Richard Nixon is still alive in Chile, and it isn't because "Frost/Nixon" is playing at the local multiplex. It's been 35 years since the coup, and the military dictatorship is
long gone, but the Chileans certainly haven't forgotten Nixon. Or
Kissinger. Or how those two used the CIA to foment the overthrow of the Allende government in 1973.
Several bookstores we've gone into have had large displays of titleson the CIA's perfidy - even when they've had little or no English-language material.

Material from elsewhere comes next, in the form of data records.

[src/hw/strap_sync.v]
module strap_sync #(
  parameter WIDTH = 3
) (
  // clock and reset
  input wire core_clk_i,
  input wire resetn_i,
  // raw pins
  input wire [WIDTH-1:0] pin_i,
  // filtered levels
  output reg [WIDTH-1:0] level_o
);

  reg [WIDTH-1:0] s1_r;
  reg [WIDTH-1:0] s2_r;
  reg [WIDTH-1:0] s3_r;
  integer k;

  // ----------------------------------------
  // three stages, a change counts once stage two and three agree
  // ----------------------------------------
  always @(posedge core_clk_i) begin
    s1_r <= pin_i;
    s2_r <= s1_r;
    s3_r <= s2_r;
    if (!resetn_i) begin
      level_o <= {WIDTH{1'b1}};
    end else begin
      for (k = 0; k < WIDTH; k = k + 1) begin
        if (s2_r[k] == s3_r[k]) begin
          level_o[k] <= s3_r[k];
        end
      end
    end
  end

endmodule // strap_sync

[config.mk]
export PLATFORM = sky130hd
export DESIGN_NAME = isp_ctl
export DESIGN_NICKNAME = d
export VERILOG_FILES = /design/src/hw/isp_ctl.v /design/src/hw/strap_sync.v
export VERILOG_INCLUDE_DIRS = /design/src /design/src/hw
export SDC_FILE = /design/constraint.sdc
export NUM_CORES = 1
export LEC_CHECK = 0
export BUFFER_PORTS_ARGS = -buffer_cell sky130_fd_sc_hd__buf_2
export CAP_MARGIN = 20
export CORE_MARGIN = 5
export CORE_UTILIZATION = 54
export DETAILED_ROUTE_END_ITERATION = 7
export PLACE_DENSITY_LB_ADDON = 0.15
export REMOVE_ABC_BUFFERS = 1
export SLEW_MARGIN = 15
export SYNTH_ARGS = -nofsm -noshare
export SYNTH_HDL_FRONTEND = slang
export SYNTH_SLANG_ARGS = --single-unit
export TNS_END_PERCENT = 10
[constraint.sdc]
create_clock -name core_clk_i -period 2.05 [get_ports core_clk_i]
set_input_delay 0 -clock core_clk_i [delete_from_list [all_inputs] [get_ports core_clk_i]]
set_output_delay 0 -clock core_clk_i [all_outputs]
set_load 0.02 [all_outputs]
===== config.mk =====
export PLATFORM = sky130hd
export DESIGN_NAME = port_direction_and_pin_options
export DESIGN_NICKNAME = d
export VERILOG_FILES = /design/src/port_cfg_pkg.sv /design/src/pin_option_port.sv /design/src/port_direction_and_pin_options.sv
export SDC_FILE = /design/constraint.sdc
export NUM_CORES = 1
export LEC_CHECK = 0
export BUFFER_PORTS_ARGS = -buffer_cell sky130_fd_sc_hd__buf_2
export CORE_UTILIZATION = 51
export CTS_CLUSTER_SIZE = 12
export DETAILED_ROUTE_END_ITERATION = 8
export GPL_TIMING_DRIVEN = 0
export PLACE_DENSITY = 0.76
export SYNTH_ARGS = -nofsm -noshare
export SYNTH_HDL_FRONTEND = slang
export SYNTH_SLANG_ARGS = --single-unit

===== constraint.sdc =====
create_clock -name clk -period 14.5 [get_ports clk]
set_input_delay 3.625 -clock clk [delete_from_list [all_inputs] [get_ports clk]]
set_output_delay 3.625 -clock clk [all_outputs]
set_load 0.1 [all_outputs]
## config.mk

```make
export PLATFORM = sky130hd
export DESIGN_NAME = adc_host_ctrl
export DESIGN_NICKNAME = d
export VERILOG_FILES = /design/src/adc_host_ctrl.v /design/src/pin_sync.v
export VERILOG_INCLUDE_DIRS = /design/src
export SDC_FILE = /design/constraint.sdc
export NUM_CORES = 1
export LEC_CHECK = 0
export BUFFER_PORTS_ARGS = -buffer_cell sky130_fd_sc_hd__buf_4
export CAP_MARGIN = 5
export CORE_UTILIZATION = 60
export DETAILED_ROUTE_END_ITERATION = 6
export PLACE_DENSITY = 0.85
export SLEW_MARGIN = 20
export SYNTH_ARGS = -nofsm -noshare
export SYNTH_HDL_FRONTEND = slang
export SYNTH_SLANG_ARGS = --single-unit
```

## constraint.sdc

```tcl
create_clock -name clk -period 6 [get_ports clk]
set_input_delay 0.9 -clock clk [delete_from_list [all_inputs] [get_ports clk]]
set_output_delay 0.9 -clock clk [all_outputs]
set_load 0.05 [all_outputs]
```
<file path="config.mk">
export PLATFORM = sky130hd
export DESIGN_NAME = pio_top
export DESIGN_NICKNAME = d
export VERILOG_FILES = /design/src/pio_pin_bank.v /design/src/pio_top.v
export VERILOG_INCLUDE_DIRS = /design/src /design/src/src
export SDC_FILE = /design/constraint.sdc
export NUM_CORES = 1
export LEC_CHECK = 0
export BUFFER_PORTS_ARGS = -buffer_cell sky130_fd_sc_hd__buf_2
export CAP_MARGIN = 20
export CORE_ASPECT_RATIO = 1.5
export CORE_MARGIN = 2
export CORE_UTILIZATION = 45
export CTS_BUF_LIST = sky130_fd_sc_hd__clkbuf_8
export DETAILED_ROUTE_END_ITERATION = 10
export PLACE_DENSITY = 0.73
export SLEW_MARGIN = 30
export SYNTH_ARGS = -nofsm -noshare
export SYNTH_HDL_FRONTEND = slang
export SYNTH_HIERARCHICAL = 1
export SYNTH_SLANG_ARGS = --single-unit
</file>
<file path="constraint.sdc">
create_clock -name i_mclk -period 2.3 [get_ports i_mclk]
set_input_delay 0.23 -clock i_mclk [delete_from_list [all_inputs] [get_ports i_mclk]]
set_output_delay 0.23 -clock i_mclk [all_outputs]
set_load 0.02 [all_outputs]
</file>
--- src/ese_defs.svh ---
// Constants for the exception syndrome encoder: field positions, codes, register offsets.
// Assumes inclusion by bare name from the package and design files.
`ifndef ESE_DEFS_SVH
`define ESE_DEFS_SVH
`define ESE_IL_BIT 25
`define ESE_SYN_W 25
`define ESE_EC_LSB 26
`define ESE_EC_W 6
`define ESE_EC_UNKNOWN 6'h00
`define ESE_EC_WAIT 6'h01
`define ESE_EC_FPACC 6'h07
`define ESE_PREDICATE_CODE_AL 4'he
`define ESE_REG_PC32 4'hf
`define ESE_REG_ZR 5'h1f
`define ESE_TI_WFI 2'h0
`define ESE_TI_WFE 2'h1
`define ESE_TI_WFIT 2'h2
`define ESE_TI_WFET 2'h3
`define ESE_PV_BIT 24
`define ESE_PC_MSB 23
`define ESE_PC_LSB 20
`define ESE_RN_MSB 9
`define ESE_RN_LSB 5
`define ESE_RV_BIT 2
`define ESE_TI_MSB 1
`define ESE_EL2 2'h2
`define ESE_EL3 2'h3
`define ESE_OFF_SYN_LO 12'h000
`define ESE_OFF_SYN_HI 12'h004
`define ESE_OFF_CTRL 12'h008
`define ESE_OFF_STAT 12'h00c
`define ESE_RESP_OK 2'h0
`define ESE_RESP_SLVERR 2'h2
`define ESE_CTRL_W 3
`endif

--- src/ese_pkg.sv ---
// Types for the exception syndrome encoder.
// Assumes ese_defs.svh is on the include path.
`include "ese_defs.svh"
package ese_pkg;
	typedef enum logic [1:0] {
		ESE_ST_A64 = 2'h0,
		ESE_ST_FIXED32 = 2'h1,
		ESE_ST_COMPACT32 = 2'h2
	} ese_state_e;
	typedef enum logic [2:0] {
		ESE_AX_IDLE = 3'b001,
		ESE_AX_WRESP = 3'b010,
		ESE_AX_RRESP = 3'b100
	} ese_axi_e;
endpackage
==> src/rtl/sst_pkg.sv <==
// Package for the synchronous serial transmit unit: register map,
// field positions, reset values and shift clock constants.
// Assumes a 32-bit APB register bus with one register per aligned word.
package sst_pkg;

  // ==========================================================
  // Register byte offsets
  localparam logic [7:0] OFS_TX_STATUS_CONTROL = 8'h00;
  localparam logic [7:0] OFS_RX_STATUS_CONTROL = 8'h04;
  localparam logic [7:0] OFS_TRANSMIT_BUFFER   = 8'h08;
  localparam logic [7:0] OFS_BAUD_DIVISOR      = 8'h0c;
  localparam logic [7:0] OFS_WAKE_CONTROL      = 8'h10;

  // ==========================================================
  // Transmit status/control fields
  localparam int TXS_CLOCK_SOURCE_MASTER = 7;
  localparam int TXS_NINE_BIT_SELECT     = 6;
  localparam int TXS_TRANSMIT_ENABLE     = 5;
  localparam int TXS_SYNC_MODE           = 4;
  localparam int TXS_HIGH_BAUD_SELECT    = 2;
  localparam int TXS_SHIFT_REG_EMPTY     = 1;
  localparam int TXS_NINTH_BIT           = 0;

  // Receive status/control fields
  localparam int RXS_SERIAL_PORT_ENABLE  = 7;
  localparam int RXS_SINGLE_RX_ENABLE    = 5;
  localparam int RXS_CONT_RX_ENABLE      = 4;
  localparam int RXS_ADDRESS_DETECT      = 3;

  // Wake control fields
  localparam int WKC_TX_INT_ENABLE       = 0;
  localparam int WKC_PERIPH_INT_ENABLE   = 1;
  localparam int WKC_GLOBAL_INT_ENABLE   = 2;
  localparam int WKC_BUFFER_EMPTY_FLAG   = 4;

  // ==========================================================
  // Reset values
  localparam logic [7:0] TX_STATUS_RESET = 8'h02;
  localparam logic [7:0] RX_STATUS_RESET = 8'h00;
  localparam logic [7:0] TX_BUFFER_RESET = 8'h00;
  localparam logic [7:0] BAUD_RESET      = 8'h00;
  localparam logic [2:0] WAKE_RESET      = 3'h0;

  // Writable masks (read-only and reserved bits excluded)
  localparam logic [7:0] TX_STATUS_WMASK = 8'hf5;
  localparam logic [7:0] RX_STATUS_WMASK = 8'hf8;

  // ==========================================================
  // Character lengths and shift clock prescale
  localparam logic [3:0] BITS_NORMAL     = 4'h8;
  localparam logic [3:0] BITS_NINE       = 4'h9;
  localparam int         LOW_SPEED_SHIFT = 2;

endpackage

==> src/rtl/shift_clock_if.sv <==
// Interface between the transmit core and the shift clock unit.
// Assumes both ends run on pclk.
`timescale 1ns/1ps
interface shift_clock_if;
  logic       master;
  logic       busy;
  logic       halt;
  logic       high_baud;
  logic [7:0] divisor;
  logic       lead;
  logic       trail;
  logic       clk_level;

  modport core
  (
    output master,
    output busy,
    output halt,
    output high_baud,
    output divisor,
    input  lead,
    input  trail,
    input  clk_level
  );

  modport clk_side
  (
    input  master,
    input  busy,
    input  halt,
    input  high_baud,
    input  divisor,
    output lead,
    output trail,
    output clk_level
  );
endinterface

==> src/rtl/sync_serial_tx_unit.sv <==
// Synchronous serial transmit unit with APB register access.
// Assumes pclk at 250 MHz, halt_in from core logic on pclk,
// and pins resolved outside from the active-low output enables.
//
// Contract
// - sync plus master bit selects bus master
// - sync with master bit clear takes pin clock
// - transmit only while both receive enables clear
// - unit works only with port enable set
// - characters carry data bits, no framing
// - master drives clock pin, driver auto enabled
// - data changes on leading clock edge
// - one clock cycle per data bit only
// - master transmit drives data pin automatically
// - buffer write starts; waits while shifter busy
// - empty shifter loads at once, then shifts
// - bit held from leading edge to next
// - shift register has no software access
// - slave transmit matches master except halt
// - halt slave: second byte waits, flag later
// - flag during halt wakes; routine needs global
// - nine-bit mode sends ninth bit as MSB
// - transmission only while transmit enable set
// - slave shifts only on master clock
// - shared data line never transmit and receive
`timescale 1ns/1ps
module sync_serial_tx_unit
  import sst_pkg::*;
(
  input  wire logic        pclk,
  input  wire logic        presetn,
  input  wire logic        psel,
  input  wire logic        penable,
  input  wire logic        pwrite,
  input  wire logic [7:0]  paddr,
  input  wire logic [31:0] pwdata,
  output logic      [31:0] prdata,
  output logic             pready,
  output logic             pslverr,
  input  wire logic        halt_in,
  output logic             wake_out,
  output logic             isr_call_out,
  input  wire logic        clock_pin_in,
  output logic             clock_pin_out,
  output logic             clock_pin_oe_n,
  input  wire logic        data_pin_in,
  output logic             data_pin_out,
  output logic             data_pin_oe_n
);
  import sst_pkg::*;

  // ==========================================================
  // Configuration registers
  logic [7:0] tx_status_reg;
  logic [7:0] rx_status_reg;
  logic [7:0] baud_divisor_reg;
  logic [2:0] wake_ctrl_reg;

  wire clock_source_master         = tx_status_reg[TXS_CLOCK_SOURCE_MASTER];
  wire nine_bit_transmit_select    = tx_status_reg[TXS_NINE_BIT_SELECT];
  wire transmit_enable             = tx_status_reg[TXS_TRANSMIT_ENABLE];
  wire sync_mode                   = tx_status_reg[TXS_SYNC_MODE];
  wire high_baud_select            = tx_status_reg[TXS_HIGH_BAUD_SELECT];
  wire ninth_transmit_bit          = tx_status_reg[TXS_NINTH_BIT];
  wire serial_port_enable          = rx_status_reg[RXS_SERIAL_PORT_ENABLE];
  wire single_receive_enable       = rx_status_reg[RXS_SINGLE_RX_ENABLE];
  wire continuous_receive_enable   = rx_status_reg[RXS_CONT_RX_ENABLE];
  wire transmit_interrupt_enable   = wake_ctrl_reg[WKC_TX_INT_ENABLE];
  wire peripheral_interrupt_enable = wake_ctrl_reg[WKC_PERIPH_INT_ENABLE];
  wire global_interrupt_enable     = wake_ctrl_reg[WKC_GLOBAL_INT_ENABLE];

  // ==========================================================
  // Mode decode
  wire unit_on      = serial_port_enable & sync_mode;
  wire receive_mode = single_receive_enable | continuous_receive_enable;
  wire transmit_mode = unit_on & ~receive_mode;
  wire tx_on        = transmit_mode & transmit_enable;
  wire is_master    = clock_source_master;

  // ==========================================================
  // APB decode
  wire setup_phase = psel & ~penable;
  wire access_wr   = psel & penable & pwrite;
  wire hit_txs     = (paddr == OFS_TX_STATUS_CONTROL);
  wire hit_rxs     = (paddr == OFS_RX_STATUS_CONTROL);
  wire hit_tbuf    = (paddr == OFS_TRANSMIT_BUFFER);
  wire hit_baud    = (paddr == OFS_BAUD_DIVISOR);
  wire hit_wake    = (paddr == OFS_WAKE_CONTROL);
  wire mapped      = hit_txs | hit_rxs | hit_tbuf | hit_baud | hit_wake;
  wire wr_txs      = access_wr & hit_txs;
  wire wr_rxs      = access_wr & hit_rxs;
  wire wr_tbuf     = access_wr & hit_tbuf;
  wire wr_baud     = access_wr & hit_baud;
  wire wr_wake     = access_wr & hit_wake;

  assign pready  = 1'b1;
  assign pslverr = psel & penable & ~mapped;

  // ==========================================================
  // Transmit path state
  logic [8:0] tbuf_reg;
  logic       tbuf_full_reg;
  logic [8:0] tsr_reg;
  logic       tsr_busy_reg;
  logic       started_reg;
  logic [3:0] bit_cnt_reg;
  logic       flag_last_reg;
  logic       wake_reg;
  logic       isr_call_reg;
  logic [31:0] prdata_reg;

  wire       transmit_buffer_empty_flag = ~tbuf_full_reg;
  wire       shift_register_empty       = ~tsr_busy_reg;
  wire [3:0] char_bits = nine_bit_transmit_select ? BITS_NINE : BITS_NORMAL;
  wire       load_tsr  = tx_on & tbuf_full_reg & ~tsr_busy_reg;
  wire [3:0] bit_cnt_next = bit_cnt_reg + 4'h1;

  // ==========================================================
  // Shift clock unit
  shift_clock_if sc_bus ();

  assign sc_bus.master    = is_master;
  assign sc_bus.busy      = tsr_busy_reg & tx_on;
  assign sc_bus.halt      = halt_in;
  assign sc_bus.high_baud = high_baud_select;
  assign sc_bus.divisor   = baud_divisor_reg;

  shift_clock_unit u_clock
  (
    .pclk         (pclk),
    .presetn      (presetn),
    .clock_pin_in (clock_pin_in),
    .sc           (sc_bus.clk_side)
  );

  wire lead_edge  = sc_bus.lead & tsr_busy_reg & tx_on;
  wire trail_edge = sc_bus.trail & tsr_busy_reg & tx_on;
  wire last_trail = trail_edge & (bit_cnt_next == char_bits);

  // ==========================================================
  // Register writes
  always_ff @(posedge pclk or negedge presetn)
  begin
    if (!presetn)
    begin
      tx_status_reg    <= TX_STATUS_RESET & TX_STATUS_WMASK;
      rx_status_reg    <= RX_STATUS_RESET;
      baud_divisor_reg <= BAUD_RESET;
      wake_ctrl_reg    <= WAKE_RESET;
    end
    else
    begin
      if (wr_txs)
        tx_status_reg <= pwdata[7:0] & TX_STATUS_WMASK;
      if (wr_rxs)
        rx_status_reg <= pwdata[7:0] & RX_STATUS_WMASK;
      if (wr_baud)
        baud_divisor_reg <= pwdata[7:0];
      if (wr_wake)
        wake_ctrl_reg <= pwdata[2:0];
    end
  end

  // ==========================================================
  // Transmit buffer: ninth bit captured with the low byte
  always_ff @(posedge pclk or negedge presetn)
  begin
    if (!presetn)
    begin
      tbuf_reg      <= {1'b0, TX_BUFFER_RESET};
      tbuf_full_reg <= 1'b0;
    end
    else
    begin
      if (wr_tbuf)
      begin
        tbuf_reg      <= {ninth_transmit_bit, pwdata[7:0]};
        tbuf_full_reg <= 1'b1;
      end
      else if (load_tsr)
      begin
        tbuf_full_reg <= 1'b0;
      end
    end
  end

  // ==========================================================
  // Shift register, not reachable from the bus
  always_ff @(posedge pclk or negedge presetn)
  begin
    if (!presetn)
    begin
      tsr_reg      <= 9'h000;
      tsr_busy_reg <= 1'b0;
      started_reg  <= 1'b0;
      bit_cnt_reg  <= 4'h0;
    end
    else if (!tx_on)
    begin
      tsr_busy_reg <= 1'b0;
      started_reg  <= 1'b0;
      bit_cnt_reg  <= 4'h0;
    end
    else if (load_tsr)
    begin
      tsr_reg      <= tbuf_reg;
      tsr_busy_reg <= 1'b1;
      started_reg  <= 1'b0;
      bit_cnt_reg  <= 4'h0;
    end
    else
    begin
      if (lead_edge)
      begin
        started_reg <= 1'b1;
        if (started_reg)
          tsr_reg <= {1'b0, tsr_reg[8:1]};
      end
      if (trail_edge)
      begin
        bit_cnt_reg <= bit_cnt_next;
        if (last_trail)
          tsr_busy_reg <= 1'b0;
      end
    end
  end

  // ==========================================================
  // Wake from halt on a rising buffer-empty flag
  wire flag_rise = transmit_buffer_empty_flag & ~flag_last_reg;
  wire wake_now  = halt_in & flag_rise & peripheral_interrupt_enable
                 & transmit_interrupt_enable;

  always_ff @(posedge pclk or negedge presetn)
  begin
    if (!presetn)
    begin
      flag_last_reg <= 1'b1;
      wake_reg      <= 1'b0;
      isr_call_reg  <= 1'b0;
    end
    else
    begin
      flag_last_reg <= transmit_buffer_empty_flag;
      wake_reg      <= wake_now;
      isr_call_reg  <= wake_now & global_interrupt_enable;
    end
  end

  assign wake_out     = wake_reg;
  assign isr_call_out = isr_call_reg;

  // ==========================================================
  // Read data, captured in the setup phase
  wire [7:0] tx_status_view = {tx_status_reg[7:2], shift_register_empty,
                               tx_status_reg[0]};
  wire [7:0] wake_view      = {3'h0, transmit_buffer_empty_flag, 1'b0, wake_ctrl_reg};
  wire [7:0] read_byte      = hit_txs  ? tx_status_view   :
                              hit_rxs  ? rx_status_reg    :
                              hit_baud ? baud_divisor_reg :
                              hit_wake ? wake_view        : 8'h00;

  always_ff @(posedge pclk or negedge presetn)
  begin
    if (!presetn)
      prdata_reg <= 32'h0000_0000;
    else if (setup_phase)
      prdata_reg <= {24'h00_0000, read_byte};
  end

  assign prdata = prdata_reg;

  // ==========================================================
  // Pin drivers, enables active low
  assign clock_pin_out  = sc_bus.clk_level;
  assign clock_pin_oe_n = ~(unit_on & is_master);
  assign data_pin_out   = tsr_reg[0];
  assign data_pin_oe_n  = ~tx_on;

endmodule

==> src/rtl/shift_clock_unit.sv <==
// Shift clock unit: makes the master shift clock from the baud divisor,
// or finds the edges of the clock pin in slave mode.
// Assumes the clock pin input is asynchronous to pclk and idles low.
`timescale 1ns/1ps
module shift_clock_unit
  import sst_pkg::*;
(
  input  wire logic  pclk,
  input  wire logic  presetn,
  input  wire logic  clock_pin_in,
  shift_clock_if.clk_side sc
);

  // ==========================================================
  // Slave clock synchroniser and edge finder
  logic        pin_meta_reg;
  logic        pin_sync_reg;
  logic        pin_last_reg;
  wire         slave_lead  = pin_sync_reg & ~pin_last_reg;
  wire         slave_trail = ~pin_sync_reg & pin_last_reg;

  always_ff @(posedge pclk or negedge presetn)
  begin
    if (!presetn)
    begin
      pin_meta_reg <= 1'b0;
      pin_sync_reg <= 1'b0;
      pin_last_reg <= 1'b0;
    end
    else
    begin
      pin_meta_reg <= clock_pin_in;
      pin_sync_reg <= pin_meta_reg;
      pin_last_reg <= pin_sync_reg;
    end
  end

  // ==========================================================
  // Master divider: half period from divisor and speed select
  logic [10:0] half_cnt_reg;
  logic        clk_out_reg;
  wire  [10:0] div_plus   = {3'h0, sc.divisor} + 11'h001;
  wire  [10:0] half_count = sc.high_baud ? div_plus : 11'(div_plus << LOW_SPEED_SHIFT);
  wire         half_done  = (half_cnt_reg == half_count - 11'h001);
  wire         run_tick   = sc.master & sc.busy & ~sc.halt & half_done;
  // Edge strobes share the edge that moves the pin, so data and clock change together
  wire         m_lead     = run_tick & ~clk_out_reg;
  wire         m_trail    = run_tick & clk_out_reg;

  always_ff @(posedge pclk or negedge presetn)
  begin
    if (!presetn)
    begin
      half_cnt_reg <= 11'h000;
      clk_out_reg  <= 1'b0;
    end
    else
    begin
      if (!sc.master || !sc.busy)
      begin
        half_cnt_reg <= 11'h000;
        clk_out_reg  <= 1'b0;
      end
      else if (!sc.halt)
      begin
        if (half_done)
        begin
          half_cnt_reg <= 11'h000;
          clk_out_reg  <= ~clk_out_reg;
        end
        else
        begin
          half_cnt_reg <= half_cnt_reg + 11'h001;
        end
      end
    end
  end

  assign sc.lead      = sc.master ? m_lead : slave_lead;
  assign sc.trail     = sc.master ? m_trail : slave_trail;
  assign sc.clk_level = clk_out_reg;

endmodule

==> config.mk <==
export PLATFORM = sky130hd
export DESIGN_NAME = sync_serial_tx_unit
export DESIGN_NICKNAME = d
export VERILOG_FILES = /design/src/rtl/sst_pkg.sv /design/src/rtl/shift_clock_if.sv /design/src/rtl/sync_serial_tx_unit.sv /design/src/rtl/shift_clock_unit.sv
export SDC_FILE = /design/constraint.sdc
export NUM_CORES = 1
export LEC_CHECK = 0
export BUFFER_PORTS_ARGS = -buffer_cell sky130_fd_sc_hd__buf_4
export CAP_MARGIN = 30
export CORE_UTILIZATION = 50
export CTS_CLUSTER_SIZE = 8
export DETAILED_ROUTE_END_ITERATION = 6
export PLACE_DENSITY = 0.76
export SLEW_MARGIN = 20
export SYNTH_ARGS = -nofsm -noshare
export SYNTH_HDL_FRONTEND = slang
export SYNTH_HIERARCHICAL = 1
export SYNTH_SLANG_ARGS = --single-unit
export TNS_END_PERCENT = 10
==> constraint.sdc <==
create_clock -name pclk -period 4 [get_ports pclk]
set_clock_uncertainty 0.05 [all_clocks]
set_input_delay 0.8 -clock pclk [delete_from_list [all_inputs] [get_ports pclk]]
set_output_delay 0.8 -clock pclk [all_outputs]
set_load 0.01 [all_outputs]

The dark side of any visit to Valparaiso and Vina del Mar for an American is the realization that these adjoining cities were Ground Zero for the coup - and for the CIA's involvement in it. The Chilean Navy's takeover of Valpo touched off the coup, and many of the plotters' meetings prior to those events apparently took place in Vina, including their meetings with the CIA. If you've seen the movie "Missing," you know that the American journalist Charles Horman was trapped in Vina del Mar with a friend at the outset of the coup, where he saw and spoke to CIA agents; he was arrested and killed by the Chilean secrect police in Santiago a few days later.
A visit to Pablo Neruda's Valparaiso house includes the reminder that the old Communist's beachfront home to the south, Isla Negra, was stormed by the military during the coup, even as Neruda was dying of cancer in Santiago. Valparaiso is also Augusto Pinochet's hometown, and the place he moved the Chilean Congress to in the late 80s from Santiago in hopes of reducing its influence in the capital before democracy was restored.